Wednesday, August 30, 2006

Falling gas prices reflect break from adversity

PATRICK BRETHOUR

CALGARY — Pump prices have dropped below $1 a litre for the first time in five months -- and the cost of a fill-up is likely to drop even more in coming weeks.

It is a precise reversal from this time last year, when hurricane Katrina battered the U.S. Gulf Coast and devastated refineries in the region. Then, tight supplies swelled the wholesale cost of gasoline -- and the coffers of big oil companies -- and sent pump prices soaring to unprecedented levels in North America, as high as $1.39 a litre in Canada.

But this week, hurricane Ernesto was downgraded to a tropical storm and veered away from the refineries and oil fields of Texas, Louisiana and Mississippi. (Last night, it made landfall in Florida, drenching southern counties but causing little damage.)

With last year's disaster scenario averted, oil prices yesterday dipped to their lowest level in more than two months -- an indication of further declines in the cost of gasoline.

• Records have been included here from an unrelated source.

## src/rtl/led_pattern_monitor_if.sv

```systemverilog
// LED monitor bus: observed LED pattern plus error clear in, decoded status out.
// master drives led/err_clr; slave (the monitor) drives the status fields.
interface led_pattern_monitor_if #(
    parameter int N_LED = 8
);
    logic [N_LED-1:0] led;
    logic             err_clr;
    logic             dir_valid;
    logic             dir;
    logic             dir_change;
    logic [15:0]      step_count;
    logic             err_pulse;
    logic [1:0]       err_code;
    logic             err_flag;
    logic [7:0]       err_count;

    modport master (
        output led, err_clr,
        input  dir_valid, dir, dir_change, step_count,
        input  err_pulse, err_code, err_flag, err_count
    );

    modport slave (
        input  led, err_clr,
        output dir_valid, dir, dir_change, step_count,
        output err_pulse, err_code, err_flag, err_count
    );
endinterface

```

## src/rtl/led_pattern_monitor.sv

```systemverilog
// Walking-one LED decoder: reports rotation direction/step count, flags pattern, timing and stall errors.
// Latency: all outputs registered, updated at the edge ending the cycle in which led changed.
// Backpressure: none, observe-only. LED_MON_INTERVAL_CHECK_EN enables per-step interval checking.
module led_pattern_monitor #(
    parameter int N_LED       = 8,
    parameter int STEP_CYCLES = 12_500_000,
    parameter int TOL         = 1024,
    parameter int CNT_W       = 24
) (
    input  logic              clk,
    input  logic              rst,
    led_pattern_monitor_if.slave mon
);
    typedef enum logic [1:0] {IDLE, SYNC, TRACK} state_t;

    localparam logic [1:0] ERR_NONE  = 2'd0;
    localparam logic [1:0] ERR_PAT   = 2'd1;
    localparam logic [1:0] ERR_TIME  = 2'd2;
    localparam logic [1:0] ERR_STALL = 2'd3;
    // cnt holds cycles since the last change minus one, so this value means the
    // next quiet cycle completes an interval of STEP_CYCLES+TOL+1.
    localparam logic [CNT_W-1:0] STALL_LAST = CNT_W'(STEP_CYCLES + TOL);

    state_t           state_q, state_d;
    logic [N_LED-1:0] led, led_q, prev_q, prev_d, nxt_same, nxt_opp;
    logic [CNT_W-1:0] cnt_q, cnt_d;
    logic             ev;
    logic             dir_valid_q, dir_valid_d, dir_q, dir_d, dir_change_q, dir_change_d;
    logic [15:0]      step_q, step_d;
    logic             err_pulse_q, err_pulse_d, err_flag_q, err_flag_d, err_hit;
    logic [1:0]       err_code_q, err_code_d, err_code_new;
    logic [7:0]       err_count_q, err_count_d;

    function automatic logic [N_LED-1:0] rotl(input logic [N_LED-1:0] v);
        return {v[N_LED-2:0], v[N_LED-1]};
    endfunction

    function automatic logic [N_LED-1:0] rotr(input logic [N_LED-1:0] v);
        return {v[0], v[N_LED-1:1]};
    endfunction

    function automatic logic is_onehot(input logic [N_LED-1:0] v);
        return (v != '0) && ((v & (v - N_LED'(1))) == '0);
    endfunction

    assign led = mon.led;
    assign ev  = (led != led_q);

`ifdef LED_MON_INTERVAL_CHECK_EN
    localparam logic [CNT_W:0] IV_LO = (CNT_W+1)'(STEP_CYCLES - TOL);
    localparam logic [CNT_W:0] IV_HI = (CNT_W+1)'(STEP_CYCLES + TOL);
    logic [CNT_W:0] interval;
    assign interval = {1'b0, cnt_q} + (CNT_W+1)'(1);
`endif

    always_comb begin
        state_d      = state_q;
        prev_d       = prev_q;
        dir_valid_d  = dir_valid_q;
        dir_d        = dir_q;
        dir_change_d = 1'b0;
        step_d       = step_q;
        err_hit      = 1'b0;
        err_code_new = ERR_NONE;
        nxt_same     = dir_q ? rotl(prev_q) : rotr(prev_q);
        nxt_opp      = dir_q ? rotr(prev_q) : rotl(prev_q);
        cnt_d        = ev ? '0 : ((cnt_q == '1) ? cnt_q : cnt_q + CNT_W'(1));

        case (state_q)
            IDLE: begin
                // Dark or garbled bus is tolerated here: sequencer may be in reset.
                if (is_onehot(led)) begin
                    prev_d  = led;
                    state_d = SYNC;
                end
            end
            SYNC: begin
                if (ev) begin
                    prev_d = led;
                    if (led == rotl(prev_q) || led == rotr(prev_q)) begin
                        dir_d       = (led == rotl(prev_q));
                        dir_valid_d = 1'b1;
                        step_d      = 16'd1;
                        state_d     = TRACK;
                    end else begin
                        err_hit      = 1'b1;
                        err_code_new = ERR_PAT;
                        state_d      = IDLE;
                    end
                end
            end
            TRACK: begin
                if (ev) begin
                    if (led == nxt_same) begin
                        prev_d = led;
                        step_d = (step_q == 16'hFFFF) ? step_q : step_q + 16'd1;
`ifdef LED_MON_INTERVAL_CHECK_EN
                        if (interval < IV_LO || interval > IV_HI) begin
                            err_hit      = 1'b1;
                            err_code_new = ERR_TIME;
                        end
`endif
                    end else if (led == nxt_opp) begin
                        prev_d       = led;
                        dir_d        = ~dir_q;
                        dir_change_d = 1'b1;
                        step_d       = 16'd1;
                    end else begin
                        err_hit      = 1'b1;
                        err_code_new = ERR_PAT;
                        dir_valid_d  = 1'b0;
                        step_d       = 16'd0;
                        state_d      = IDLE;
                    end
                end else if (cnt_q == STALL_LAST) begin
                    err_hit      = 1'b1;
                    err_code_new = ERR_STALL;
                    dir_valid_d  = 1'b0;
                    state_d      = IDLE;
                end
            end
            default: state_d = IDLE;
        endcase

        // An error in the same cycle as err_clr still counts, starting from zero.
        err_pulse_d = err_hit;
        err_code_d  = err_hit ? err_code_new : err_code_q;
        err_flag_d  = err_hit | (err_flag_q & ~mon.err_clr);
        if (err_hit)
            err_count_d = mon.err_clr ? 8'd1
                        : ((err_count_q == 8'hFF) ? err_count_q : err_count_q + 8'd1);
        else
            err_count_d = mon.err_clr ? 8'd0 : err_count_q;
    end

    always_ff @(posedge clk) begin
        if (!rst) begin
            state_q      <= IDLE;
            led_q        <= '0;
            prev_q       <= '0;
            cnt_q        <= '0;
            dir_valid_q  <= 1'b0;
            dir_q        <= 1'b0;
            dir_change_q <= 1'b0;
            step_q       <= 16'd0;
            err_pulse_q  <= 1'b0;
            err_code_q   <= ERR_NONE;
            err_flag_q   <= 1'b0;
            err_count_q  <= 8'd0;
        end else begin
            state_q      <= state_d;
            led_q        <= led;
            prev_q       <= prev_d;
            cnt_q        <= cnt_d;
            dir_valid_q  <= dir_valid_d;
            dir_q        <= dir_d;
            dir_change_q <= dir_change_d;
            step_q       <= step_d;
            err_pulse_q  <= err_pulse_d;
            err_code_q   <= err_code_d;
            err_flag_q   <= err_flag_d;
            err_count_q  <= err_count_d;
        end
    end

    assign mon.dir_valid  = dir_valid_q;
    assign mon.dir        = dir_q;
    assign mon.dir_change = dir_change_q;
    assign mon.step_count = step_q;
    assign mon.err_pulse  = err_pulse_q;
    assign mon.err_code   = err_code_q;
    assign mon.err_flag   = err_flag_q;
    assign mon.err_count  = err_count_q;
endmodule

```

## src/flat_wrapper.sv

```systemverilog
// flat-port wrapper written by rule: the top's interface ports become plain ports
module led_pattern_monitor_flat 
#(
    parameter int N_LED       = 8,
    parameter int STEP_CYCLES = 12_500_000,
    parameter int TOL         = 1024,
    parameter int CNT_W       = 24
)
  (clk, rst, mon_led, mon_err_clr, mon_dir_valid, mon_dir, mon_dir_change, mon_step_count, mon_err_pulse, mon_err_code, mon_err_flag, mon_err_count);
  led_pattern_monitor_if #(.N_LED(N_LED)) mon_i ();
  input  logic clk;
  input  logic rst;
  input wire logic [$bits(mon_i.led)-1:0] mon_led;
  input wire logic [$bits(mon_i.err_clr)-1:0] mon_err_clr;
  output wire logic [$bits(mon_i.dir_valid)-1:0] mon_dir_valid;
  output wire logic [$bits(mon_i.dir)-1:0] mon_dir;
  output wire logic [$bits(mon_i.dir_change)-1:0] mon_dir_change;
  output wire logic [$bits(mon_i.step_count)-1:0] mon_step_count;
  output wire logic [$bits(mon_i.err_pulse)-1:0] mon_err_pulse;
  output wire logic [$bits(mon_i.err_code)-1:0] mon_err_code;
  output wire logic [$bits(mon_i.err_flag)-1:0] mon_err_flag;
  output wire logic [$bits(mon_i.err_count)-1:0] mon_err_count;
  assign mon_i.led = mon_led;
  assign mon_i.err_clr = mon_err_clr;
  assign mon_dir_valid = mon_i.dir_valid;
  assign mon_dir = mon_i.dir;
  assign mon_dir_change = mon_i.dir_change;
  assign mon_step_count = mon_i.step_count;
  assign mon_err_pulse = mon_i.err_pulse;
  assign mon_err_code = mon_i.err_code;
  assign mon_err_flag = mon_i.err_flag;
  assign mon_err_count = mon_i.err_count;
  led_pattern_monitor #(.N_LED(N_LED), .STEP_CYCLES(STEP_CYCLES), .TOL(TOL), .CNT_W(CNT_W)) u_core (.clk(clk), .rst(rst), .mon(mon_i));
endmodule
```

## config.mk

```make
export PLATFORM = sky130hd
export DESIGN_NAME = led_pattern_monitor_flat
export DESIGN_NICKNAME = d
export VERILOG_FILES = /design/src/rtl/led_pattern_monitor_if.sv /design/src/rtl/led_pattern_monitor.sv /design/src/flat_wrapper.sv
export SDC_FILE = /design/constraint.sdc
export NUM_CORES = 1
export LEC_CHECK = 0
export ABC_AREA = 1
export BUFFER_PORTS_ARGS = -buffer_cell sky130_fd_sc_hd__buf_2
export CORE_ASPECT_RATIO = 0.6
export CORE_MARGIN = 1
export CORE_UTILIZATION = 55
export CTS_BUF_LIST = sky130_fd_sc_hd__clkbuf_8
export CTS_CLUSTER_SIZE = 20
export DETAILED_ROUTE_END_ITERATION = 7
export PLACE_DENSITY = 0.87
export SETUP_SLACK_MARGIN = 0.3
export SYNTH_ARGS = -nofsm -noshare
export SYNTH_HDL_FRONTEND = slang
export SYNTH_SLANG_ARGS = --single-unit
```

## constraint.sdc

```tcl
create_clock -name clk -period 4.95 [get_ports clk]
set_input_delay 0.99 -clock clk [delete_from_list [all_inputs] [get_ports clk]]
set_output_delay 0.99 -clock clk [all_outputs]
set_load 0.05 [all_outputs]
```

==> flow_summary.json <==
{
  "outcome": "complete, no violations",
  "hp-class": "register to register",
  "clkSinkCount": 73,
  "post_cts_resized": 0,
  "p_leak_uw": 0.00208,
  "gp_congestion": 0.972,
  "r2r_cells": 12,
  "port_buffers": 41,
  "max_freq_mhz": 321,
  "synth_edf_count": 0,
  "fin_crit_ps": 3120,
  "vias": 4631,
  "wirelength_um": 11400,
  "cts_tree": "done",
  "firstDrtPassIters": 5,
  "synth_commonest_cells": "nand2_1 (162), inv_1 (83), dfxtp_1 (73)",
  "syn2layout_area_growth_pct": 9.45,
  "worstSetupPathType": "input pin to register",
  "core_area_mm2": 0.00788,
  "grt_pass1_vias": 4091,
  "antenna_found_initial": 0,
  "synthDistinctLibCells": 35,
  "synth_area_leader_cell": "dfxtp_1",
  "nFillCells": 727,
  "ys_seq_area_frac": 0.327,
  "ant_nets": 0,
  "slew_violations": 0,
  "clk_pin_slew_worst_paths_ps": 70,
  "remaining_drc_errors": 0,
  "via_per_inst": 5.61,
  "drive_above_1_share": 0.100,
  "io_pins": 42,
  "die-area_mm2": 0.00851,
  "synth_area_mm2": 0.00448,
  "ctsHoldBuffers": 0,
  "syn_avg_cell_area_um2": 6.56,
  "skew_ps": 15.0,
  "ys_top_cells_by_area": "dfxtp_1 (33%), nand2_1 (14%), xor2_1 (7.0%), inv_1 (7.0%), a21oi_1 (6.8%)",
  "fp-row-count": 25,
  "root_buffer": "clkbuf_8",
  "num-nets-final": 732,
  "grt_max_degree": 28,
  "yosysTopAreaCellShare": 0.327,
  "p_per_area_mw_per_mm2": 280,
  "initial_utilization": 0.568,
  "worstSetupEndpointType": "register",
  "period_share": 0.630,
  "syn-num-nets": 701,
  "vdd_drop_max_v": 0.000179,
  "worstPathRequired_ps": 5250,
  "start_kind": "input pin",
  "htreeDepth": 3,
  "fp.dieH_um": 71.9,
  "crit_fanout": 26,
  "setup_ws_ps": 1830,
  "gr-usage-all-layers": 0.281,
  "clkLatencyLatePin_ps": 360,
  "syn-instance-count": 682,
  "synthArstFlopShare": 0,
  "cts_setup_buffers": 0,
  "synth_seq_cells": 73,
  "place_hpwl_um": 8490,
  "rr_endpoint": "u_core.mon.step_count[5]$_SDFFE_PN0P_",
  "n_antenna_cell": 0,
  "setup_violations": 0,
  "cp-endpoint": "u_core.cnt_q[18]$_SDFFE_PP0P_",
  "place_ws_ps": 1560,
  "die_w_um": 118,
  "cts_max_path_buffers": 2,
  "rsz0062_at_grt": "false",
  "synth-main-ff-cell": "dfxtp_1",
  "finalHoldViolCount": 0,
  "yosysMostFrequentCell": "nand2_1",
  "grt_pass1_wl_um": 19200,
  "rrSetupSlack_ps": 2080,
  "fin_util": 0.621,
  "overflow": 0,
  "drv_cap": 0,
  "fin_setup_tns_ps": 0,
  "startpoint": "rst",
  "yosysWarnings": 0,
  "r2r-start": "u_core.mon.dir$_SDFFE_PN0P_",
  "routedWlPerCell_um": 13.9,
  "numCtsBuffers": 9,
  "slew_headroom": 0.261,
  "drtIter0Drc": 522,
  "worstPathArrival_ps": 3420,
  "worstMarginPinSlew_ps": 1100
}
## state kept, by name, indices dropped and copies added, names as in the netlist
register,flops
u_core.mon.dir_valid,1
u_core.led_q,8
u_core.prev_q,8
u_core.mon.step_count,16
u_core.mon.err_count,8
u_core.mon.dir,1
u_core.mon.err_code,2
u_core.cnt_q,24
u_core.mon.dir_change,1
u_core.mon.err_pulse,1
u_core.mon.err_flag,1
u_core.state_q,2
## cells by family after synthesis
| logic type | after synthesis | share of synthesized area |
|---|---|---|
| adder cells (fa/ha/maj) | 8 | 0.0224 |
| buffers and inverters | 110 | 0.105 |
| XOR/XNOR | 41 | 0.0802 |
| flip-flops | 73 | 0.327 |
| AO/OA/AOI/OAI | 108 | 0.123 |
| AND/OR/NAND/NOR | 342 | 0.342 |
## critical path, stage by stage
cell     delay (ps)
buf_2           380
inv_1           420
nor2_1          950
inv_1           330
a21oi_1         210
o21a_1          130
## cell usage in the layout (no fill, tap or decap), types with 8 or more instances in the layout
cell	count
nand2_1	162
inv_1	84
dfxtp_1	73
a21oi_1	61
nor2_1	60
nand3_1	48
buf_2	41
xor2_1	36
o21ai_0	35
nand4_1	26
nor3_1	26
clkbuf_8	10
ha_1	8
## how the worst min path moves through the flow
stage                                        startpoint                                  end  slack [ps]  cells after the start
global route        u_core.mon.err_code[0]$_SDFFE_PN0P_  u_core.mon.err_code[0]$_SDFFE_PN0P_         470                      2
floorplan                 u_core.cnt_q[20]$_SDFFE_PP0P_        u_core.cnt_q[20]$_SDFFE_PP0P_         450                      2
global placement         u_core.mon.err_flag$_SDFF_PN0_       u_core.mon.err_flag$_SDFF_PN0_         440                      2
detailed placement       u_core.mon.err_flag$_SDFF_PN0_       u_core.mon.err_flag$_SDFF_PN0_         440                      2
finish                   u_core.mon.err_flag$_SDFF_PN0_       u_core.mon.err_flag$_SDFF_PN0_         460                      2
CTS                      u_core.mon.err_flag$_SDFF_PN0_       u_core.mon.err_flag$_SDFF_PN0_         460                      2
## layout make-up
class / instances / area [um^2] / share of cell area
clock inverter: 6 / 82.6 / 0.0169
inverter: 89 / 334 / 0.0682
multi-input combinational: 499 / 2540 / 0.519
sequential: 73 / 1460 / 0.298
tap: 108 / 135 / 0.0276
timing repair buffer: 41 / 205 / 0.0419
clock buffer: 10 / 138 / 0.0281
## metal layers
metal / GRT usage / share of wire / routed length (um)
met3: 0.0748 / 0.091 / 1040
met2: 0.422 / 0.43 / 4900
met5: 0 / 0 / 0
met1: 0.407 / 0.48 / 5440
met4: 0.0549 / 0.0055 / 63
## where the power goes
group          switching [uW]  leakage, uW  internal (uW)
clock network             229     0.000117            295
logic                     147      0.00137           63.3
registers                30.4     0.000591            608
total                     406      0.00208            966
## through the flow
stage | area, um^2 | instances | hold WS [ps] | power [uW]
6_report | 4900 | 826 | 458 | 1370
2_1_floorplan | 4480 | 682 | 452 | 817
4_1_cts | 4900 | 826 | 455 | 1380
3_5_place_dp | 4680 | 810 | 439 | 855
3_3_place_gp | 4680 | 810 | 442 | 851
5_1_grt | 4900 | 826 | 472 | 1430
No activity file was read; power rests on OpenSTA's default activity.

The refineries are safe, gasoline inventories are healthy and the margins for oil companies are falling fast. And that gives consumers, hammered by pricey gasoline for much of the last year, a long-awaited break at the pumps, courtesy of the squeeze on industry profits.

Gasoline prices are likely to fall even further, since the summer driving season is gearing down, and the cost of crude oil is drifting downward. "I suspect there's more to come," said Cathy Hay, an analyst at M. J. Ervin & Associates Inc.

Already prices have dropped substantially across Canada, according to the weekly survey by M. J. Ervin. Nationwide, the average cost of a litre of regular gasoline dropped to 96.9 cents, the lowest price since March 14.

The biggest decline was in Victoria, where pump prices fell 8.8 cents a litre. But motorists in Hamilton enjoyed the cheapest gasoline in the country, according to the M. J. Ervin survey, paying just 88.7 cents a litre. Elsewhere in the competitive Southern Ontario market, Toronto declined to 88.9 cents a litre.

In Labrador City, however, where prices are set by a government agency, a litre of gasoline still costs $1.204, unchanged from last week and the priciest in the country.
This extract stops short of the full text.